TITLE:
The Cost Functional and Its Gradient in Optimal Boundary Control Problem for Parabolic Systems
AUTHORS:
Mohamed A. El-Sayed, Moustafa M. Salama, M. H. Farag, Fahad B. Al-Thobaiti
KEYWORDS:
Constrained Optimal Control Problems, Necessary Optimality Conditions Parabolic System, Adjoint Problem, Exterior Penalty Function Method, Existence and Uniqueness Theorems
JOURNAL NAME:
Open Journal of Optimization,
Vol.6 No.1,
March
23,
2017
ABSTRACT: The problems of optimal control (OCPs) related to PDEs are a very active area of research.
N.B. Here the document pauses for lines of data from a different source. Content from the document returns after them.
From an optimization exercise on the open Yosys and OpenROAD flow, aimed at a short achievable clock period and few clock cycles; shortcuts taken in it are not production practice. In this exercise RTL edits were held to simulation tests only and were not proved equivalent to the original. Power and IR drop assume default switching activity.

--- design/flow/config.mk ---
export PLATFORM = sky130hd
export DESIGN_NAME = nibble_core
export DESIGN_NICKNAME = nibble_core
export VERILOG_FILES = /design/flow/design.v
export SDC_FILE = /design/flow/constraint.sdc
export NUM_CORES = 4
export LEC_CHECK = 0
export CAP_MARGIN = 20
export CORE_MARGIN = 2
export CORE_UTILIZATION = 40
export SLEW_MARGIN = 20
These problems deal with the processes of mechanical engineering, heat aeronautics, physics, hydro and gas dynamics, the physics of plasma and other real life problems. In this paper, we deal with a class of the constrained OCP for parabolic systems. It is converted to new unconstrained OCP by adding a penalty function to the cost functional. The existence solution of the considering system of parabolic optimal control problem (POCP) is introduced. In this way, the uniqueness theorem for the solving POCP is introduced. Therefore, a theorem for the sufficient differentiability conditions has been proved.